Authentication & Identity
- Microsoft Entra ID (Azure AD) for all user and service authentication
- Managed Identity for service-to-service — zero secrets in code or config
- Conditional Access policies: MFA, device compliance, location-based restrictions
- Certificate-based authentication for radar edge devices
Data Protection
- OneLake encryption at rest — Microsoft-managed or customer-managed keys via Key Vault
- TLS 1.3 encryption in transit for all data flows
- Data classification labels (Microsoft Purview) — SECRET, RESTRICTED, OFFICIAL
- Sensitivity labels enforced across Power BI, OneLake, and exports
Access Control
- Workspace-level RBAC: separate workspaces for raw sensor data vs. fused intelligence
- Item-level permissions: control who can see raw detections vs. fused tracks
- Row-level security in Power BI: operators see their sector, commanders see all
- Column-level security: mask exact radar coordinates from lower clearance levels
Governance & Compliance
- Microsoft Purview integration for data cataloging and lineage
- Audit logging: every data access logged to Entra audit trail
- Data residency: Fabric capacity pinned to specific Azure region (e.g., North Europe for Finland)
- Retention policies: automatic archival and deletion per data classification
Network Security
- Private endpoints for Fabric workspace — no public internet exposure
- Managed VNet integration for Spark workloads
- Network isolation between workspaces handling different classification levels
- Azure Firewall and NSG rules controlling ingress from edge sensor networks
- ExpressRoute or VPN for secure connectivity from radar sites to Azure backbone
Integration Points
How the Fabric intelligence platform connects to the broader operational ecosystem.
🔄 Multi-Source Fusion in OneLake
All sensor data — radar, IoT, cameras, satellite, OSINT — lands in OneLake as Delta tables. Spark notebooks execute cross-source fusion to produce the Common Operating Picture, accessible to every consumer without data duplication.
⚡ Event-Driven Pipelines
Eventstream triggers Spark notebooks automatically when new data arrives. Detection spikes invoke anomaly-analysis notebooks; new satellite imagery triggers correlation workflows. No manual scheduling required.
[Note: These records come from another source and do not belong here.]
===== src/rtl/pit_pkg.sv =====
package pit_pkg;

   // Field codes of the control byte
   localparam logic [1:0] SEL_CH0   = 2'b00;
   localparam logic [1:0] ACC_LOHI  = 2'b11;
   localparam logic [2:0] MODE_SQW  = 3'b011;
   localparam logic       CNT_BIN   = 1'b0;
   localparam int         CTRL_BITS = 8;

   typedef struct packed {
      logic [1:0] sel;
      logic [1:0] acc;
      logic [2:0] mode;
      logic       bcd;
   } ctrl_word_t;

endpackage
🌐 REST API Layer for C2 Integration
Fused tracks and threat assessments exposed via REST APIs for external Command & Control systems. Fabric SQL endpoints and Eventhouse KQL endpoints enable direct queries from any HTTP client.
🔑 Managed Identity Everywhere
Zero API keys in the architecture. All service-to-service communication uses Managed Identity — Event Hub, Fabric, OneLake, ESRI, Power BI. Secrets never appear in code, config, or deployment pipelines.